### Task item
Write out the following listing's lines from the one with "slew_headroom_pct = 68.1" to the one with "fin_util_pct = 38.6", exactly, with both included and no others.

>>

===== src/rtl/stream_enable_ctrl.sv =====
// Receive-side stream gate: synchronises sensor-reset / stream-enable, passes only whole
// frames from the sensor to the frame buffer, and turns a sensor reset into a timed flush.
module stream_enable_ctrl #(
  parameter int DATA_WD      = 8,
  parameter int FLUSH_CYCLES = 16,
  parameter int FRAME_CNT_WD = 16
) (
  input  logic                    clk,
  input  logic                    reset_n,
  input  logic                    i_reset_sensor,
  input  logic                    i_stream_enable,
  input  logic                    i_fval,
  input  logic                    i_lval,
  input  logic [DATA_WD-1:0]      i_pix_data,
  output logic                    o_fval,
  output logic                    o_lval,
  output logic [DATA_WD-1:0]      o_pix_data,
  output logic                    o_stream_active,
  output logic                    o_flush,
  output logic                    o_frame_done,
  output logic [FRAME_CNT_WD-1:0] o_frame_cnt,
  output logic [2:0]              dbg_state
);

  localparam int FC_WD = (FLUSH_CYCLES > 2) ? $clog2(FLUSH_CYCLES) : 1;
  localparam logic [FC_WD-1:0] FC_LAST = FC_WD'(FLUSH_CYCLES - 1);

  typedef enum logic [2:0] {
    IDLE       = 3'd0,
    WAIT_FRAME = 3'd1,
    ACTIVE     = 3'd2,
    STOP_PEND  = 3'd3,
    FLUSH      = 3'd4
  } state_t;

  state_t           state;
  logic             rst_meta, rst_s;
  logic             en_meta, en_s;
  logic             fval_d;
  logic [FC_WD-1:0] flush_cnt;
  logic             frame_start, frame_end, gate;

  always_ff @(posedge clk or negedge reset_n) begin
    if (!reset_n) begin
      rst_meta <= 1'b0;
      rst_s    <= 1'b0;
      en_meta  <= 1'b0;
      en_s     <= 1'b0;
    end else begin
      rst_meta <= i_reset_sensor;
      rst_s    <= rst_meta;
      en_meta  <= i_stream_enable;
      en_s     <= en_meta;
    end
  end

  assign frame_start = i_fval & ~fval_d;
  assign frame_end   = ~i_fval & fval_d;
  assign dbg_state   = state;

  // The frame-start cycle out of WAIT_FRAME is gated in so the first line is never clipped.
  always_comb begin
    gate = 1'b0;
    if (!rst_s) begin
      gate = (state == ACTIVE) || (state == STOP_PEND) ||
             ((state == WAIT_FRAME) && en_s && frame_start);
    end
  end

  always_ff @(posedge clk or negedge reset_n) begin
    if (!reset_n) begin
      state           <= IDLE;
      fval_d          <= 1'b0;
      flush_cnt       <= '0;
      o_fval          <= 1'b0;
      o_lval          <= 1'b0;
      o_pix_data      <= '0;
      o_stream_active <= 1'b0;
      o_flush         <= 1'b0;
      o_frame_done    <= 1'b0;
      o_frame_cnt     <= '0;
    end else begin
      fval_d       <= i_fval;
      o_fval       <= i_fval & gate;
      o_lval       <= i_lval & i_fval & gate;
      o_pix_data   <= (gate & i_fval & i_lval) ? i_pix_data : '0;
      o_frame_done <= 1'b0;

      if (rst_s) begin
        // Sensor reset wins over everything; the counter reloads while it is held.
        state           <= FLUSH;
        flush_cnt       <= FC_LAST;
        o_flush         <= 1'b1;
        o_stream_active <= 1'b0;
      end else begin
        case (state)
          IDLE: begin
            if (en_s) state <= WAIT_FRAME;
          end
          WAIT_FRAME: begin
            if (!en_s) begin
              state <= IDLE;
            end else if (frame_start) begin
              state           <= ACTIVE;
              o_stream_active <= 1'b1;
            end
          end
          ACTIVE: begin
            if (frame_end) begin
              o_frame_done <= 1'b1;
              o_frame_cnt  <= o_frame_cnt + 1'b1;
              if (!en_s) begin
                state           <= IDLE;
                o_stream_active <= 1'b0;
              end
            end else if (!en_s) begin
              state <= STOP_PEND;
            end
          end
          STOP_PEND: begin
            if (frame_end) begin
              o_frame_done <= 1'b1;
              o_frame_cnt  <= o_frame_cnt + 1'b1;
              if (en_s) begin
                state <= ACTIVE;
              end else begin
                state           <= IDLE;
                o_stream_active <= 1'b0;
              end
            end else if (en_s) begin
              state <= ACTIVE;
            end
          end
          FLUSH: begin
            if (flush_cnt == '0) begin
              o_flush <= 1'b0;
              state   <= en_s ? WAIT_FRAME : IDLE;
            end else begin
              flush_cnt <= flush_cnt - 1'b1;
            end
          end
          default: begin
            state           <= IDLE;
            o_flush         <= 1'b0;
            o_stream_active <= 1'b0;
          end
        endcase
      end
    end
  end

endmodule


===== config.mk =====
export PLATFORM = sky130hd
export DESIGN_NAME = stream_enable_ctrl
export DESIGN_NICKNAME = d
export VERILOG_FILES = /design/src/rtl/stream_enable_ctrl.sv
export SDC_FILE = /design/constraint.sdc
export NUM_CORES = 1
export LEC_CHECK = 0
export ABC_AREA = 1
export CAP_MARGIN = 10
export CELL_PAD_IN_SITES_DETAIL_PLACEMENT = 1
export CELL_PAD_IN_SITES_GLOBAL_PLACEMENT = 2
export CORE_AREA = 2 2 90 92
export DETAILED_ROUTE_END_ITERATION = 10
export DIE_AREA = 0 0 92 94
export PLACE_DENSITY_LB_ADDON = 0.1
export SYNTH_ARGS = -nofsm -noshare
export SYNTH_HDL_FRONTEND = slang
export SYNTH_SLANG_ARGS = --single-unit
export TNS_END_PERCENT = 30

===== constraint.sdc =====
create_clock -name clk -period 1.75 [get_ports clk]
set_clock_uncertainty 0.2 [all_clocks]
set_input_delay 0.2625 -clock clk [delete_from_list [all_inputs] [get_ports clk]]
set_output_delay 0.2625 -clock clk [all_outputs]
set_load 0.01 [all_outputs]

==> flow_summary.toml <==
[run_status]
status = "complete, no violations"

[yosys]
synth_top_area_share_pct = 49.4
synthTopCellsByCount = "nand2_1 (85), dfrtp_1 (41), nor2_1 (41)"
synthesis.nets = 287
ys_types = 27
yosys_warnings = 0
synth.largest_area_cell = "dfrtp_1"
ys_ff_latch = 41
synthArstFlopShare_pct = 100
syn_area_per_cell_um2 = 7.67
synth.area.top_cells = "dfrtp_1 (49%), nand2_1 (15%), nor2_1 (7.4%)"
synth_compound_area_share_pct = 3.73
synth_most_common_cell = "nand2_1"
synth-seq-area-share_pct = 49.4
synth_top_family_by_area = "simple AND/OR/NAND/NOR gates"
ys.flop_type = "dfrtp_1"
syn_inst = 271
synth_mux_area_share_pct = 0
synth_xor_area_share_pct = 3.73
synth_edf_count = 0
synth_area_um2 = 2080
yosys.area_share.simple_pct = 33.2
synthAdderAreaFrac_pct = 1.20

[timing]
rsz0062_at_grt = "yes"
tns_ns = 0
setup_viol = 0
period_share_pct = 94.7
slew_headroom_pct = 68.1
fin_crit_ns = 1.66
slew_viol_final = 0
finalHoldViolCount = 0
worst_pin_slew_ns = 0.478
fmax_mhz = 603
layout_setup_ws_ns = 0.0926

[routing]
drc = 0
wl_per_cell_um = 12.7
first_iter_violations = 42
via_count = 1870
wirelength_mm = 5.66
via_per_inst = 4.19
dr.pass1.iters = 4
ant_nets = 0

[layout]
seq_area_um2 = 1030
multi_input_area_um2 = 898
fin_util_pct = 38.6
nNetsFinal = 359
fill_cells = 941
area_growth_pct = 41.2
antennaDiodeCount = 0
layout-drive-gt1-share_pct = 14.5

[clock_tree]
cts_sinks = 41
clock_latency_ns = 0.29
clk_pin_slew_ns = 0.08
cts_tree = "done"
htree_num_levels = 2
cts-root-buf = "clkbuf_8"
cts_buffer_depth = 2
cts_inserted_buffers = 5

[power]
power_density_nw_per_um2 = 811
peakVddDrop_mv = 0.295
leakage_nw = 1.57

[worst_setup_path]
crit_family = "buffers and inverters"
critPathMaxStageDelay_ns = 0.54
worstPathRequired_ns = 1.29
path_buf_inv = 1
crit_path_max_fanout = 2
end_kind = "output pin"
crit_arrival_ns = 1.19
critical_path_class = "flip-flop to output pin"
cpMaxStageDelayCell = "clkdlybuf4s50_1"
startpoint_type = "flip-flop"
crit_path_cell_trace = "clkdlybuf4s50_1"

[floorplan]
die_w_um = 92
die_y_um = 94
initial_core_util_pct = 27.3
rows = 32
fp.coreArea_um2 = 7610
io_pins = 46
die_area_um2 = 8650

[grt]
grt_pass1_vias = 1958
grt.total_usage_pct = 14.1
grt.overflow.total = 0
antenna_found_initial = 0
grt_first_pass_wirelength_mm = 9.63
grt_max_degree = 25

[flow_run]
timing.max_cap.violations = 0

[worst_hold_path]
min_path_type = "flip-flop to flip-flop"

[place]
hpwl_mm = 4.35
gp_congestion = 0.747
pre_cts_slack_ns = -0.236
port_buffers = 45
## power by group
part,internal [mW],leakage [nW],total [mW],switching (mW)
logic,0.298,1.02,0.685,0.387
registers,1.03,0.507,1.08,0.0508
clock network,0.281,0.0374,0.617,0.335
total,1.61,1.57,2.38,0.773
## through the flow
stage	area, um^2	hold slack [ns]	std cells	total power, mW
floorplan	2080	-0.233	271	1.44
global placement	2770	0.0557	432	1.76
detailed placement	2770	0.0555	432	1.76
CTS	2880	0.158	444	2.43
global route	2930	0.174	446	2.56
finish	2930	0.152	446	2.38
## metal layers
layer / up-vias / global-route usage [%] / share of wire, %
li1: 966 / - / -
met1: 864 / 19.4 / 53
met2: 38 / 22.0 / 41
met3: 2 / 4.17 / 5.5
met4: 0 / 2.99 / 0.62
met5: - / 0 / 0
## placed cells by master, fill, tap and decap left out, types with 5 or more instances in the layout
cell and instances:
buf_4 21, clkbuf_8 5, clkdlybuf4s50_1 27, dfrtp_1 36
dfrtp_2 5, dlygate4sd2_1 12, dlymetal6s2s_1 5, inv_1 39
nand2_1 84, nand3_1 19, nor2_1 40, o21ai_0 9
xor2_1 6
## registers in the layout, summed over array words and instances (netlist names), 3 cells and up
signal	flops
o_pix_data	8
flush_cnt	4
dbg_state	3
o_frame_cnt	16
## final timing paths
path | cells after the start | slack [ns] | end | start
min | 0 | 0.15 | rst_s$_DFF_PN0_ | rst_meta$_DFF_PN0_
max in group asynchronous | 3 | 0.61 | o_frame_cnt[3]$_DFFE_PN0P_ | reset_n
min reg2reg | 0 | 0.15 | rst_s$_DFF_PN0_ | rst_meta$_DFF_PN0_
min in group asynchronous | 2 | 0.26 | o_frame_cnt[13]$_DFFE_PN0P_ | reset_n
max reg2reg | 9 | 0.16 | dbg_state[1]$_DFFE_PN0P_ | flush_cnt[0]$_DFFE_PN0P_
max | 1 | 0.09 | o_frame_cnt[11] | o_frame_cnt[11]$_DFFE_PN0P_
## logic make-up (layout without fill, tap and decap cells)
family,Yosys count,in the layout
compound gates,15,15
xor+xnor,8,8
fa+ha+maj,2,2
buf+inv,45,118
flops,41,41
simple gates,160,160
## repair_timing
| action | CTS | global route |
|---|---|---|
| setup buffers | 3 | 2 |
| endpoints found under the hold margin | 17 | 0 |
| hold buffers | 1 | 0 |
| setup endpoints to repair | 16 | 23 |
| gates resized for setup | 17 | 11 |
| pin swaps | 0 | 1 |
## area by class of cell
cell class | instances | area share, %
timing repair buffer | 68 | 21.5
clock inverter | 2 | 0.512
multi-input combinational | 185 | 30.6
sequential | 41 | 35.2
clock buffer | 6 | 2.47
inverter | 42 | 5.37
tap | 102 | 4.35
No activity file was read; power rests on OpenSTA's default activity.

<<

### Reply
slew_headroom_pct = 68.1
fin_crit_ns = 1.66
slew_viol_final = 0
finalHoldViolCount = 0
worst_pin_slew_ns = 0.478
fmax_mhz = 603
layout_setup_ws_ns = 0.0926

[routing]
drc = 0
wl_per_cell_um = 12.7
first_iter_violations = 42
via_count = 1870
wirelength_mm = 5.66
via_per_inst = 4.19
dr.pass1.iters = 4
ant_nets = 0

[layout]
seq_area_um2 = 1030
multi_input_area_um2 = 898
fin_util_pct = 38.6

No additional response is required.